TASK BRIEF
Report each line of the data that includes the word "localparam".

EXERCISE DATA
$ cat src/rtl/mem_stage.sv
// MEM stage of the toy MIPS pipeline: lw/lb/lbu/sw/sb over a variable-latency req/ack
// data-memory port, with stall request, ack timeout and registered MEM/WB outputs.
module mem_stage #(
   parameter int ACK_TIMEOUT = 16
) (
   input  logic        clk,
   input  logic        rst_n,
   input  logic [5:0]  stall_i,
   input  logic [5:0]  op_i,
   input  logic [31:0] F_i,
   input  logic [31:0] B_i,
   input  logic        rw_en_i,
   input  logic [4:0]  rw_i,
   output logic        dmem_req_o,
   output logic        dmem_we_o,
   output logic [31:0] dmem_addr_o,
   output logic [31:0] dmem_wdata_o,
   output logic [3:0]  dmem_be_o,
   input  logic [31:0] dmem_rdata_i,
   input  logic        dmem_ack_i,
   output logic        stallreq_o,
   output logic        rw_en_o,
   output logic [4:0]  rw_o,
   output logic [31:0] wdata_o,
   output logic        addr_err_o,
   output logic        bus_err_o
);

   localparam logic [5:0] OP_LW  = 6'b100011;
   localparam logic [5:0] OP_LB  = 6'b100000;
   localparam logic [5:0] OP_LBU = 6'b100100;
   localparam logic [5:0] OP_SW  = 6'b101011;
   localparam logic [5:0] OP_SB  = 6'b101000;
   localparam int         CW     = $clog2(ACK_TIMEOUT + 1);

   typedef enum logic [1:0] {IDLE = 2'd0, REQ = 2'd1, HOLD = 2'd2} state_t;
   typedef enum logic [1:0] {LD_W = 2'd0, LD_B = 2'd1, LD_BU = 2'd2} ld_kind_t;

   state_t        state_q, state_d;
   ld_kind_t      ld_kind_q, ld_kind_d;
   logic [CW-1:0] cnt_q, cnt_d;
   logic          req_q, req_d, we_q, we_d;
   logic [31:0]   addr_q, addr_d, wdat_q, wdat_d;
   logic [3:0]    be_q, be_d;
   logic [1:0]    k_q, k_d;
   logic          is_load_q, is_load_d;
   logic [31:0]   ld_data_q, ld_data_d;
   logic          err_q, err_d;

   logic          wb_rw_en_q, wb_addr_err_q, wb_bus_err_q;
   logic [4:0]    wb_rw_q;
   logic [31:0]   wb_wdata_q;

   logic          is_lw, is_lb, is_lbu, is_sw, is_sb, is_load, is_mem, misalign;
   logic          wb_ready, wb_addr_err, wb_bus_err;
   logic [31:0]   wb_wdata;
   logic          unused_stall;

   assign unused_stall = ^stall_i[3:0];

   assign is_lw    = (op_i == OP_LW);
   assign is_lb    = (op_i == OP_LB);
   assign is_lbu   = (op_i == OP_LBU);
   assign is_sw    = (op_i == OP_SW);
   assign is_sb    = (op_i == OP_SB);
   assign is_load  = is_lw | is_lb | is_lbu;
   assign is_mem   = is_load | is_sw | is_sb;
   assign misalign = (is_lw | is_sw) & (F_i[1:0] != 2'b00);

   function automatic logic [31:0] fmt_load(input ld_kind_t kind, input logic [1:0] k,
                                            input logic [31:0] rdata);
      logic [7:0] b;
      case (k)
         2'd0:    b = rdata[7:0];
         2'd1:    b = rdata[15:8];
         2'd2:    b = rdata[23:16];
         default: b = rdata[31:24];
      endcase
      case (kind)
         LD_B:    fmt_load = {{24{b[7]}}, b};
         LD_BU:   fmt_load = {24'h000000, b};
         default: fmt_load = rdata;
      endcase
   endfunction

   always_ff @(posedge clk or negedge rst_n) begin
      if (!rst_n) begin
         state_q   <= IDLE;
         ld_kind_q <= LD_W;
         cnt_q     <= '0;
         req_q     <= 1'b0;
         we_q      <= 1'b0;
         addr_q    <= '0;
         wdat_q    <= '0;
         be_q      <= '0;
         k_q       <= '0;
         is_load_q <= 1'b0;
         ld_data_q <= '0;
         err_q     <= 1'b0;
      end else begin
         state_q   <= state_d;
         ld_kind_q <= ld_kind_d;
         cnt_q     <= cnt_d;
         req_q     <= req_d;
         we_q      <= we_d;
         addr_q    <= addr_d;
         wdat_q    <= wdat_d;
         be_q      <= be_d;
         k_q       <= k_d;
         is_load_q <= is_load_d;
         ld_data_q <= ld_data_d;
         err_q     <= err_d;
      end
   end

   always_comb begin
      state_d    = state_q;
      ld_kind_d  = ld_kind_q;
      cnt_d      = cnt_q;
      req_d      = req_q;
      we_d       = we_q;
      addr_d     = addr_q;
      wdat_d     = wdat_q;
      be_d       = be_q;
      k_d        = k_q;
      is_load_d  = is_load_q;
      ld_data_d  = ld_data_q;
      err_d      = err_q;
      stallreq_o = 1'b0;
      wb_ready   = 1'b0;
      case (state_q)
         IDLE: begin
            if (is_mem && !misalign) begin
               stallreq_o = 1'b1;
               state_d    = REQ;
               req_d      = 1'b1;
               we_d       = is_sw | is_sb;
               addr_d     = {F_i[31:2], 2'b00};
               be_d       = is_sb ? (4'b0001 << F_i[1:0]) : 4'hF;
               wdat_d     = is_sb ? {4{B_i[7:0]}} : B_i;
               k_d        = F_i[1:0];
               is_load_d  = is_load;
               ld_kind_d  = is_lb ? LD_B : (is_lbu ? LD_BU : LD_W);
               ld_data_d  = '0;
               cnt_d      = '0;
               err_d      = 1'b0;
            end else begin
               wb_ready = 1'b1;
            end
         end
         REQ: begin
            stallreq_o = 1'b1;
            // Ack is checked before expiry so a same-cycle ack completes without error.
            if (dmem_ack_i) begin
               ld_data_d = fmt_load(ld_kind_q, k_q, dmem_rdata_i);
               req_d     = 1'b0;
               state_d   = HOLD;
            end else if (cnt_q == CW'(ACK_TIMEOUT - 1)) begin
               req_d   = 1'b0;
               err_d   = 1'b1;
               state_d = HOLD;
            end else begin
               cnt_d = cnt_q + CW'(1);
            end
         end
         HOLD: begin
            wb_ready = 1'b1;
            if (!stall_i[4]) state_d = IDLE;
         end
         default: state_d = IDLE;
      endcase
   end

   assign wb_addr_err = (state_q == IDLE) & misalign;
   assign wb_bus_err  = (state_q == HOLD) & err_q;
   assign wb_wdata    = ((state_q == HOLD) && is_load_q) ? ld_data_q : F_i;

   // A result that is not ready yet enters WB as a bubble rather than a stale value.
   always_ff @(posedge clk or negedge rst_n) begin
      if (!rst_n) begin
         wb_rw_en_q    <= 1'b0;
         wb_rw_q       <= '0;
         wb_wdata_q    <= '0;
         wb_addr_err_q <= 1'b0;
         wb_bus_err_q  <= 1'b0;
      end else if (!(stall_i[4] && stall_i[5])) begin
         if (stall_i[4] || !wb_ready) begin
            wb_rw_en_q    <= 1'b0;
            wb_addr_err_q <= 1'b0;
            wb_bus_err_q  <= 1'b0;
         end else begin
            wb_rw_en_q    <= rw_en_i & ~wb_addr_err & ~wb_bus_err;
            wb_rw_q       <= rw_i;
            wb_wdata_q    <= wb_wdata;
            wb_addr_err_q <= wb_addr_err;
            wb_bus_err_q  <= wb_bus_err;
         end
      end
   end

   assign dmem_req_o   = req_q;
   assign dmem_we_o    = we_q;
   assign dmem_addr_o  = addr_q;
   assign dmem_wdata_o = wdat_q;
   assign dmem_be_o    = be_q;
   assign rw_en_o      = wb_rw_en_q;
   assign rw_o         = wb_rw_q;
   assign wdata_o      = wb_wdata_q;
   assign addr_err_o   = wb_addr_err_q;
   assign bus_err_o    = wb_bus_err_q;

endmodule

RESPONSE TO THIS EXERCISE
   localparam logic [5:0] OP_LW  = 6'b100011;
   localparam logic [5:0] OP_LB  = 6'b100000;
   localparam logic [5:0] OP_LBU = 6'b100100;
   localparam logic [5:0] OP_SW  = 6'b101011;
   localparam logic [5:0] OP_SB  = 6'b101000;
   localparam int         CW     = $clog2(ACK_TIMEOUT + 1);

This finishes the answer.